▶ Material provided

───

File: src/rtl/note_recorder_debounce.sv
// Per-bit debouncer: raw inputs are synchronised, and each bit's accepted value follows
// the raw value only once it has differed continuously for CYCLES clocks.
module key_debounce #(
    parameter int WIDTH  = 1,
    parameter int CYCLES = 2
) (
    input  logic             clk,
    input  logic             rst,
    input  logic [WIDTH-1:0] raw,
    output logic [WIDTH-1:0] stable
);
    localparam int CNT_W = $clog2(CYCLES + 1);

    logic [WIDTH-1:0] sync1;
    logic [WIDTH-1:0] sync2;
    logic [CNT_W-1:0] cnt [WIDTH];

    always_ff @(posedge clk) begin
        if (rst) begin
            sync1  <= '0;
            sync2  <= '0;
            stable <= '0;
            for (int i = 0; i < WIDTH; i++) cnt[i] <= '0;
        end else begin
            sync1 <= raw;
            sync2 <= sync1;
            for (int i = 0; i < WIDTH; i++) begin
                // Any return to the accepted value restarts that bit's window.
                if (sync2[i] == stable[i]) begin
                    cnt[i] <= '0;
                end else if (cnt[i] == CNT_W'(CYCLES - 1)) begin
                    stable[i] <= sync2[i];
                    cnt[i]    <= '0;
                end else begin
                    cnt[i] <= cnt[i] + 1'b1;
                end
            end
        end
    end

endmodule
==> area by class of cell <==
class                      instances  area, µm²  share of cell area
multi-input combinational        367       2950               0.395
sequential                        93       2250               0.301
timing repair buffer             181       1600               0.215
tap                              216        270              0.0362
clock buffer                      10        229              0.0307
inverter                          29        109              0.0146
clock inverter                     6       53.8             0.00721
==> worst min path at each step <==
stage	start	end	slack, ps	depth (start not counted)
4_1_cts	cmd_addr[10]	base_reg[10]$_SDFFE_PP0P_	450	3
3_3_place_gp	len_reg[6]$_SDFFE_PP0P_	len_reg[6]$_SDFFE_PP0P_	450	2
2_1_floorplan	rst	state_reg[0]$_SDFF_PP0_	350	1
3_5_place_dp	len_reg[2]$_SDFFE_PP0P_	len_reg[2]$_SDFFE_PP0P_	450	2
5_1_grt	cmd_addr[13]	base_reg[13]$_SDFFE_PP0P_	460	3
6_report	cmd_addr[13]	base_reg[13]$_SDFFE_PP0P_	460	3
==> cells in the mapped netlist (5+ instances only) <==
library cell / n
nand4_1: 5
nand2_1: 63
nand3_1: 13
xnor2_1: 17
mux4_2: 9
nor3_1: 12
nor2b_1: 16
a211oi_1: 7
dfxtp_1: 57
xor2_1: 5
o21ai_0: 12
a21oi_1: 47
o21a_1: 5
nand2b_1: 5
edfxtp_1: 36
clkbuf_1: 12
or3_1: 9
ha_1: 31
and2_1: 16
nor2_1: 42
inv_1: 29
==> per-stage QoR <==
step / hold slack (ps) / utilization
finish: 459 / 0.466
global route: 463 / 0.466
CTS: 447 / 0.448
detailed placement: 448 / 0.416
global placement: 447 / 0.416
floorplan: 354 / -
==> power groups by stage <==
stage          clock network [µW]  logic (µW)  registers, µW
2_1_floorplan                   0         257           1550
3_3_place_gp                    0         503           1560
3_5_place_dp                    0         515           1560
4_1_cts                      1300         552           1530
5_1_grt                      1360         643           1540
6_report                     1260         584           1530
`src/rtl/rr_reg_write_arbiter.sv`:
```
// Round-robin write arbiter driving a shared flip-flop register bank.
// Optional ownership lock/streaming enabled with `define RR_ARB_LOCK_EN.
module rr_reg_write_arbiter #(
    parameter int NUM_REQ = 4,
    parameter int ADDR_W  = 2,
    parameter int DATA_W  = 8
) (
    input  logic                       clock,
    input  logic                       reset,
    input  logic [NUM_REQ-1:0]         req,
    input  logic [NUM_REQ*ADDR_W-1:0]  req_addr,
    input  logic [NUM_REQ*DATA_W-1:0]  req_data,
    input  logic [NUM_REQ-1:0]         lock,
    output logic [NUM_REQ-1:0]         ack,
    output logic [(2**ADDR_W)-1:0]     wr_en,
    output logic [DATA_W-1:0]          wr_data,
    output logic                       busy
);

    localparam int DEPTH = 2 ** ADDR_W;
    localparam int PTR_W = (NUM_REQ > 1) ? $clog2(NUM_REQ) : 1;

    typedef enum logic [1:0] {
        IDLE,
        GRANT,
        LOCKED
    } state_t;

    state_t               state, state_n;
    logic [PTR_W-1:0]     ptr, ptr_n;
    logic [NUM_REQ-1:0]   elig;
    logic [NUM_REQ-1:0]   ack_n;
    logic [DEPTH-1:0]     wr_en_n;
    logic [DATA_W-1:0]    wr_data_n;
    logic                 busy_n;
    logic                 found;
    logic [PTR_W-1:0]     w;
    logic [ADDR_W-1:0]    w_addr;
    int                   idx;

    function automatic logic [PTR_W-1:0] inc_wrap(input logic [PTR_W-1:0] v);
        return (v == PTR_W'(NUM_REQ - 1)) ? '0 : v + 1'b1;
    endfunction

`ifdef RR_ARB_LOCK_EN
    logic [PTR_W-1:0] owner, owner_n;
`else
    logic unused_sink;
    assign unused_sink = ^{lock, state};
`endif

    // A requester acked this cycle sits out one edge so it can drop req.
    assign elig = req & ~ack;

    always_comb begin
        state_n   = IDLE;
        ptr_n     = ptr;
        ack_n     = '0;
        wr_en_n   = '0;
        wr_data_n = '0;
        busy_n    = 1'b0;
        found     = 1'b0;
        w         = '0;
        w_addr    = '0;
        idx       = 0;
`ifdef RR_ARB_LOCK_EN
        owner_n   = owner;
`endif
        for (int k = 0; k < NUM_REQ; k++) begin
            idx = int'(ptr) + k;
            if (idx >= NUM_REQ) idx = idx - NUM_REQ;
            if (!found && elig[idx]) begin
                found = 1'b1;
                w     = PTR_W'(idx);
            end
        end
`ifdef RR_ARB_LOCK_EN
        // The owner streams freely: no ack mask while locked.
        if (state == LOCKED) begin
            found = req[owner];
            w     = owner;
        end
`endif
        if (found) begin
            w_addr           = req_addr[int'(w)*ADDR_W +: ADDR_W];
            ack_n[w]         = 1'b1;
            wr_en_n[w_addr]  = 1'b1;
            wr_data_n        = req_data[int'(w)*DATA_W +: DATA_W];
            busy_n           = 1'b1;
            ptr_n            = inc_wrap(w);
            state_n          = GRANT;
        end
`ifdef RR_ARB_LOCK_EN
        if (state == LOCKED) begin
            if (lock[owner]) begin
                state_n = LOCKED;
                ptr_n   = ptr;
            end else begin
                ptr_n   = inc_wrap(owner);
                state_n = found ? GRANT : IDLE;
            end
        end else if (found && lock[w]) begin
            state_n = LOCKED;
            owner_n = w;
        end
`endif
    end

    always_ff @(posedge clock or negedge reset) begin
        if (!reset) begin
            state   <= IDLE;
            ptr     <= '0;
            ack     <= '0;
            wr_en   <= '0;
            wr_data <= '0;
            busy    <= 1'b0;
`ifdef RR_ARB_LOCK_EN
            owner   <= '0;
`endif
        end else begin
            state   <= state_n;
            ptr     <= ptr_n;
            ack     <= ack_n;
            wr_en   <= wr_en_n;
            wr_data <= wr_data_n;
            busy    <= busy_n;
`ifdef RR_ARB_LOCK_EN
            owner   <= owner_n;
`endif
        end
    end

endmodule

```
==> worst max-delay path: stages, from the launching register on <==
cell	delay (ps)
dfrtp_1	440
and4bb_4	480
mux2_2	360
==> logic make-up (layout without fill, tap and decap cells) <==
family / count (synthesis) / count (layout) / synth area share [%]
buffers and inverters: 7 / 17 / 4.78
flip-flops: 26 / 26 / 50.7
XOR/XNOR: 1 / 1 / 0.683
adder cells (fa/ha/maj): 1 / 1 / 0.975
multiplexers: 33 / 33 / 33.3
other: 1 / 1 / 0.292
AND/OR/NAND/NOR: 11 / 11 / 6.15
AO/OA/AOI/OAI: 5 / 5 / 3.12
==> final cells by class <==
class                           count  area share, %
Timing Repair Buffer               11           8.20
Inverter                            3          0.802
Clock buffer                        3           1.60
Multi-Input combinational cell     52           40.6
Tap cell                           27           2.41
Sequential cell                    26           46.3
<file path="config.mk">
export PLATFORM = sky130hd
export DESIGN_NAME = mem_block_reader
export DESIGN_NICKNAME = d
export VERILOG_FILES = /design/src/rtl/mem_block_reader.sv
export SDC_FILE = /design/constraint.sdc
export NUM_CORES = 1
export LEC_CHECK = 0
export ABC_AREA = 1
export CORE_MARGIN = 3
export CORE_UTILIZATION = 35
export CTS_CLUSTER_DIAMETER = 50
export CTS_CLUSTER_SIZE = 8
export DETAILED_ROUTE_END_ITERATION = 16
export GPL_TIMING_DRIVEN = 1
export SYNTH_ARGS = -nofsm -noshare
export SYNTH_HDL_FRONTEND = slang
export SYNTH_SLANG_ARGS = --single-unit
</file>
<file path="constraint.sdc">
create_clock -name clk -period 8.4 [get_ports clk]
set_clock_uncertainty 0.2 [all_clocks]
set_input_delay 1.26 -clock clk [delete_from_list [all_inputs] [get_ports clk]]
set_output_delay 1.26 -clock clk [all_outputs]
set_load 0.1 [all_outputs]
</file>
<file path="src/rtl/mem_block_reader.sv">
// Priority-ordered block reader: walks the non-empty memory blocks from
// block 0 upward and issues one BRAM read per cycle, with no bubbles.
module mem_block_reader #(
  parameter int NBLK  = 20,
  parameter int CNT_W = 6,
  parameter int SEL_W = 5
) (
  input  logic                  clk,
  input  logic                  reset,
  input  logic                  start,
  input  logic [NBLK*CNT_W-1:0] nent,
  input  logic                  stall,
  output logic                  rd_en,
  output logic [SEL_W-1:0]      rd_sel,
  output logic [CNT_W-1:0]      rd_addr,
  output logic                  valid,
  output logic [SEL_W-1:0]      valid_sel,
  output logic                  done
);

  typedef enum logic {IDLE, READ} state_t;

  state_t           state;
  logic [CNT_W-1:0] cnt [NBLK];
  logic [NBLK-1:0]  pending;
  logic [SEL_W-1:0] ptr;
  logic [CNT_W-1:0] idx;
  logic             fin;

  logic [NBLK-1:0]  start_mask;
  logic [NBLK-1:0]  rem_mask;
  logic [SEL_W-1:0] start_ptr;
  logic [SEL_W-1:0] rem_ptr;
  logic             last_entry;

  function automatic logic [SEL_W-1:0] lowest(input logic [NBLK-1:0] m);
    lowest = '0;
    for (int unsigned i = NBLK; i > 0; i--)
      if (m[i-1]) lowest = SEL_W'(i-1);
  endfunction

  always_comb begin
    start_mask = '0;
    for (int unsigned i = 0; i < NBLK; i++)
      start_mask[i] = (nent[i*CNT_W +: CNT_W] != '0);
    start_ptr     = lowest(start_mask);
    rem_mask      = pending;
    rem_mask[ptr] = 1'b0;
    rem_ptr       = lowest(rem_mask);
    last_entry    = (idx == cnt[ptr] - 1'b1);
  end

  // fin marks "event finished at this edge"; done follows it one cycle
  // later so the pulse lines up with the last valid.
  always_ff @(posedge clk or posedge reset) begin
    if (reset) begin
      state     <= IDLE;
      pending   <= '0;
      ptr       <= '0;
      idx       <= '0;
      fin       <= 1'b0;
      rd_en     <= 1'b0;
      rd_sel    <= '0;
      rd_addr   <= '0;
      valid     <= 1'b0;
      valid_sel <= '0;
      done      <= 1'b0;
      for (int unsigned i = 0; i < NBLK; i++) cnt[i] <= '0;
    end else begin
      valid     <= rd_en;
      valid_sel <= rd_sel;
      done      <= fin;
      fin       <= 1'b0;
      if (start) begin
        for (int unsigned i = 0; i < NBLK; i++) cnt[i] <= nent[i*CNT_W +: CNT_W];
        pending <= start_mask;
        ptr     <= start_ptr;
        idx     <= '0;
        rd_en   <= 1'b0;
        rd_sel  <= '0;
        rd_addr <= '0;
        if (start_mask == '0) begin
          state <= IDLE;
          fin   <= 1'b1;
        end else begin
          state <= READ;
        end
      end else begin
        case (state)
          IDLE: begin
            rd_en   <= 1'b0;
            rd_sel  <= '0;
            rd_addr <= '0;
          end
          READ: begin
            if (stall) begin
              rd_en <= 1'b0;
            end else begin
              rd_en   <= 1'b1;
              rd_sel  <= ptr + 1'b1;
              rd_addr <= idx;
              if (last_entry) begin
                idx     <= '0;
                pending <= rem_mask;
                ptr     <= rem_ptr;
                if (rem_mask == '0) begin
                  state <= IDLE;
                  fin   <= 1'b1;
                end
              end else begin
                idx <= idx + 1'b1;
              end
            end
          end
          default: state <= IDLE;
        endcase
      end
    end
  end

endmodule

</file>
==> metrics.yaml <==
die:
  die_w_um: 166.7
  io_pins: 143
  die_y_um: 166.7
  start_util: 0.3577
  core_um2: 25250
  placementRows: 58
  die_area_um2: 27770
cts:
  cts_tree: "done"
  path_clk_slew_ns: 0.07
  cts_sinks: 172
  cts_setup_buffers: 0
  post_cts_resize_count: 0
  cts_inserted_buffers: 17
  cts-root-to-sink-buffers: 2
  htreeDepth: 4
  hold_buffers: 0
  root_buffer: "clkbuf_16"
  worstSkewPairLatency_ns: 0.43
synth:
  synth-simple-area-share: 0.2744
  yosysUniqueCellTypes: 41
  avgSynthCellArea_um2: 7.297
  syn_nets: 1368
  yosys.area.top_type_share: 0.4765
  synth_seq_cells: 172
  synth_mux_area_frac: 0
  async_flop_share: 1.000
  synth_edf_count: 0
  netlist_area_um2: 9034
  yosysTopAreaCell: "dfrtp_1"
  synth_fa_ha_area_frac: 0.008310
  synthXorXnorAreaFrac: 0.01122
  synth_top_family_by_area: "simple AND/OR/NAND/NOR gates"
  synthTopCellsByArea: "dfrtp_1 48%, nand2_1 19%, o21ai_0 7.3%"
  yosysSeqAreaShare: 0.4765
  synthFlopType: "dfrtp_1"
  yosys_warnings: 0
  synth_compound_area_frac: 0.1446
  synth_commonest_cells: "467 x nand2_1, 172 x dfrtp_1, 132 x o21ai_0"
  synthCells: 1238
  synth.most_common_cell: "nand2_1"
timing:
  finalSetupViolCount: 0
  max_slew_margin: 0.3283
  fin_crit_sh: 0.5331
  fin_crit_ns: 4.478
  worstMarginPinSlew_ns: 1.004
  maxSlewViolCount: 0
  fin_ws_ns: 3.922
  tns_ns: 0
  hold_viol_final: 0
  fmaxAchievable_mhz: 223.3
  rsz0062_at_grt: "false"
critical_path:
  cp.arrival_ns: 4.60
  end_kind: "flop"
  required_ns: 8.52
  worstSetupStartpointType: "flop"
  cp_max_fo: 57
  worstSetupPathType: "reg2reg"
drt:
  via_per_inst: 4.874
  drtIter0Drc: 596
  ant_nets: 0
  via_count: 8237
  post_drt_wl_per_cell_um: 16.11
  firstDrtPassIters: 5
  drc: 0
  wl_mm: 27.23
grt:
  grt_overflow_total: 0
  top_usage_layer: "met2"
  grt_usage: 0.1981
  grt_pass1_wl_mm: 43.98
  grt_max_degree: 105
  antenna_found_initial: 0
  grtUsageMet3: 0.03845
  first_global_vias: 8230
  use_met2: 0.3141
  grt_util_met1: 0.2766
pwr:
  p_sw_uw: 1016
  internal-power_uw: 1660
  clockPowerShare: 0.289
  peakVddDrop_mv: 0.1169
  p_total_uw: 2676
  seq_power_share: 0.379
  p_leak_uw: 0.005345
  power_density_nw_per_um2: 238.9
  p_sw_frac: 0.3796
  comb_power_share: 0.332
final_layout:
  area_delta_synth_final_pct: 24.00
  drive_gt1_frac: 0.04265
  nets: 1479
  antenna_cells: 0
run_status:
  outcome: "finished, final reports clean"
place:
  hpwl_mm: 19.99
  gp_congestion: 0.8371
  place_ws_ns: 3.960
  io_buffers: 142
min_path:
  hold_path_class: "reg2reg"
job:
  drv_cap: 0
[metal layers]
| layer | part of all wire | vias to the layer above | wire, µm |
|---|---|---|---|
| li1 | - | 4134 | - |
| met1 | 0.47 | 3838 | 12830 |
| met2 | 0.46 | 229 | 12440 |
| met3 | 0.052 | 36 | 1403 |
| met4 | 0.020 | 0 | 557 |
| met5 | 0 | - | 0 |
[sequential cells by signal, summed over array words and instances (netlist names), 5 cells and up]
| name | cells |
|---|---|
| rd_addr | 6 |
| cnt | 120 |
| ptr | 5 |
| pending | 20 |
| idx | 6 |
| valid_sel | 5 |
| rd_sel | 5 |
[power groups by stage]
stage / Sequential (µW) / Combinational [µW] / Clock [µW]
final: 1010 / 889 / 774
after global routing: 1030 / 1000 / 825
after CTS: 1010 / 890 / 787
after detailed placement: 1030 / 887 / 0
after global placement: 1030 / 879 / 0
after floorplan: 1040 / 624 / 0
[through the flow]
stage                     instances  cell area (µm²)  utilization  hold WS [ns]
after global placement         1660            10640       0.4213        0.1587
after global routing           1690            11200       0.4436        0.1834
after floorplan                1238             9034            -        0.1312
after CTS                      1690            11200       0.4436        0.1742
after detailed placement       1660            10640       0.4213        0.1591
final                          1690            11200       0.4436        0.1692
[path summary, 6_finish.rpt]
| check | from | to | slack (ns) | cells after the start |
|---|---|---|---|---|
| worst max-delay path | ptr[0]$_DFFE_PP0P_ | ptr[4]$_DFFE_PP0P_ | 3.92 | 20 |
| worst min-delay path | fin$_DFF_PP0_ | done$_DFF_PP0_ | 0.17 | 0 |
| worst max register to register | ptr[0]$_DFFE_PP0P_ | ptr[4]$_DFFE_PP0P_ | 3.92 | 20 |
| worst min register to register | fin$_DFF_PP0_ | done$_DFF_PP0_ | 0.17 | 0 |
| max in group asynchronous | reset | ptr[0]$_DFFE_PP0P_ | 5.55 | 3 |
| min in group asynchronous | reset | valid_sel[0]$_DFF_PP0_ | 1.15 | 2 |
[layout by cell type, fill, tap and decap left out, drive strengths merged, types with 4 or more instances in the layout]
| master | count |
|---|---|
| nand2 | 469 |
| dfrtp | 172 |
| o21ai | 166 |
| clkdlybuf4s50 | 141 |
| inv | 132 |
| nor2 | 86 |
| a21oi | 51 |
| nand3 | 22 |
| clkbuf | 20 |
| o211ai | 14 |
| and3 | 12 |
| o22ai | 11 |
| nor3 | 11 |
| buf | 8 |
| nor4 | 6 |
| ha | 6 |
| xor2 | 5 |
| or2 | 5 |
| xnor2 | 4 |
| clkinv | 4 |
[worst max-delay path: stages (launching register included)]
cell and delay [ns]:
dfrtp_2 1.02, buf_4 0.49, inv_2 0.30, a21oi_1 0.20
o21ai_1 0.09, nand2_1 0.07, nand2_1 0.06, nand3_1 0.12
nor2_2 0.07, ha_1 0.30, xnor2_1 0.13, a21oi_1 0.13
nand3_1 0.09, nor2_1 0.12, nand4_2 0.13, nand2_2 0.11
nand2_4 0.20, inv_4 0.29, nand2_1 0.08, o21ai_1 0.08
inv_1 0.05
[cells by family after synthesis]
family,count (synthesis)
and+or+nand+nor,617
AOI/OAI and AO/OA,248
buffers and inverters,185
DFF,172
xor gates and xnor gates,10
adders and majority gates,6
[cell type report]
| class | count | area, µm² |
|---|---|---|
| fill | 2578 | 14050 |
| timing repair buffer | 149 | 1471 |
| multi-input combinational | 881 | 3961 |
| clock inverter | 10 | 106.4 |
| clock buffer | 20 | 456.7 |
| sequential | 172 | 4305 |
| tap | 330 | 412.9 |
| inverter | 128 | 488.0 |
Note: power is estimated with default switching activity, not from simulation.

───

▶ Activity
Your answer must be a single number: how many lines of the entries above contain the string "step".

▶ Solved exercise
2